Implement Cookie Consent Requirements
Cookie consent requirements are a critical part of GDPR complaince and is critical to your app's success. To prevent your app from being uninstalled by customers striving for compliance, ensure your app's compatibility with the requirements and test thoroughly.
Make sure to:
- Check the visitor's consent policy at the start of each session, and comply completely with the set policy.
- Listen to changes in the policy during the session, and comply with any changes.
The following sections describe how to complete these two steps based on extension type.
iframe apps
Access the visitors’ consent policies with these wix.utils functions:
- getCurrentConsentPolicy – Get the current user policy.
- onConsentPolicyChanged – Listen to any changes in the policy.
Worker iframe apps
Access the visitors’ consent policies with these wix.worker functions:
- Utils.getCurrentConsentPolicy – Get the current user policy.
- Utils.onConsentPolicyChanged – Listen to any changes in the policy.
The consent policy will also be passed as a query param in the iframe URL.
Embedded script apps
Embedded script apps will be automatically rendered or blocked based on the site visitor’s approval or denial of the above options, which correspond to the script type selected during setup.
If your script falls into more than one category (for example, it's Functional, but also collects Analytics about users) you should select the more restrictive category (so in our example, the script should be marked as Analytics).

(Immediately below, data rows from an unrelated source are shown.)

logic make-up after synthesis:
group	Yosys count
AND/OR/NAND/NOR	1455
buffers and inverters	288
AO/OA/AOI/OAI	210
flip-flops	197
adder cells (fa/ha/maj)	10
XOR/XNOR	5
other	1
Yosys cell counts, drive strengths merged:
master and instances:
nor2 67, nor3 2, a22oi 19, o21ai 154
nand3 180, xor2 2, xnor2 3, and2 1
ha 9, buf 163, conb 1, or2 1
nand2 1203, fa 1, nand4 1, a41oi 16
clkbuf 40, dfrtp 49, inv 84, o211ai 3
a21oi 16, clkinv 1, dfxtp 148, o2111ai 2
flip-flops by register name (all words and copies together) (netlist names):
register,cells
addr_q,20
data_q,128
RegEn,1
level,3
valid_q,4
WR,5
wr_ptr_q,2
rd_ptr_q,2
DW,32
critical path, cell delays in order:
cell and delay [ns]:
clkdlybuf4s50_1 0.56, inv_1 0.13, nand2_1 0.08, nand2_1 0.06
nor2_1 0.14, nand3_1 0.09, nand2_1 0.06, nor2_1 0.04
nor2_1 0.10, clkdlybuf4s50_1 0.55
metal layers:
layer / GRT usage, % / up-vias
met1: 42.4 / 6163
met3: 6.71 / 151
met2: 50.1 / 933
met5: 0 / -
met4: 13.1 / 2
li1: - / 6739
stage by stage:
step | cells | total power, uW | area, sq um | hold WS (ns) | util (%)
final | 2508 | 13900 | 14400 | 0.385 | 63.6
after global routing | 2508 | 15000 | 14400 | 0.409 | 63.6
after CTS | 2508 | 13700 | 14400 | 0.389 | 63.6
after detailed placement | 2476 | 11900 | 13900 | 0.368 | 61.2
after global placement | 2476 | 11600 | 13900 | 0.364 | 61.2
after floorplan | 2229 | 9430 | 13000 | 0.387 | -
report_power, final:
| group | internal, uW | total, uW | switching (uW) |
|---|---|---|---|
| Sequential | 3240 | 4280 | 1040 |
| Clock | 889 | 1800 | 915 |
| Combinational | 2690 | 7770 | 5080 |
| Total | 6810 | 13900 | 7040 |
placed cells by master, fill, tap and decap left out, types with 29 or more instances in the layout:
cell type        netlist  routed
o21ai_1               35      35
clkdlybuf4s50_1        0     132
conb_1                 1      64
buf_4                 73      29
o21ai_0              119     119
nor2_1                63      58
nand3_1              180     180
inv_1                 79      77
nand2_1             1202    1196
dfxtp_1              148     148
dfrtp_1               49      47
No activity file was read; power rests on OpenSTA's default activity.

If your script has marketing or analytical functionalities but needs to be listed in one of the less restrictive categories in order to carry out its main functionalities, you should do one of the following:
- Create two embedded script components, each one containing the relevant script for its category.
- Have conditional code that checks the policy before running code that requires a more lax policy. If your script structure does not allow you to do this, you can ask for approval to be marked as Functional/Essential via our support, as long as your app takes the user policy into account.
In order to take the users’ selected policy into account, you should use a client side API and event:
- consentPolicyManager.getCurrentConsentPolicy() – Get the current user policy.
- consentPolicyChanged – Listen to any changes in the policy. This is a custom event triggered on the document when the policy is changed.
This means that the rest of your script (or functionality) should be loaded only if the user has accepted.
Function – getCurrentConsentPolicy(callback)
window.consentPolicyManager.getCurrentConsentPolicy()
Property | Type | Description |
---|---|---|
defaultPolicy | boolean | False only if the User has selected a policy |
policy | ConsentPolicy (object) | The policy that is currently active |
createdDate | Date / undefined | If this is NOT a defaultPolicy this is when the policy was set |
ConsentPolicy includes:
Property | Type | Description |
---|---|---|
essential | boolean | Always true - means we allow our necessary cookies / BI |
analytics | boolean | If we are allowed to send / use analytics cookies / BI |
functional | boolean | If we are allowed to send / use functional cookies / BI |
advertising | boolean | If we are allowed to send / use advertising cookies / BI |
dataToThirdParty | boolean | Relates to CCPA law - if we are allowed to transfer data to 3rd parties or embed their scripts |
Event – consentPolicyChanged
Dispatched on the document object. Triggers when a consent policy change was completed successfully.
Sample listener code:
1
The detail object under the event contains a ConsentPolicy object.
Wix Blocks apps
Access the visitors’ consent policies with these Velo functions:
- getCurrentConsentPolicy() – Get the current user policy.
- onConsentPolicyChanged – Listen to any changes in the policy.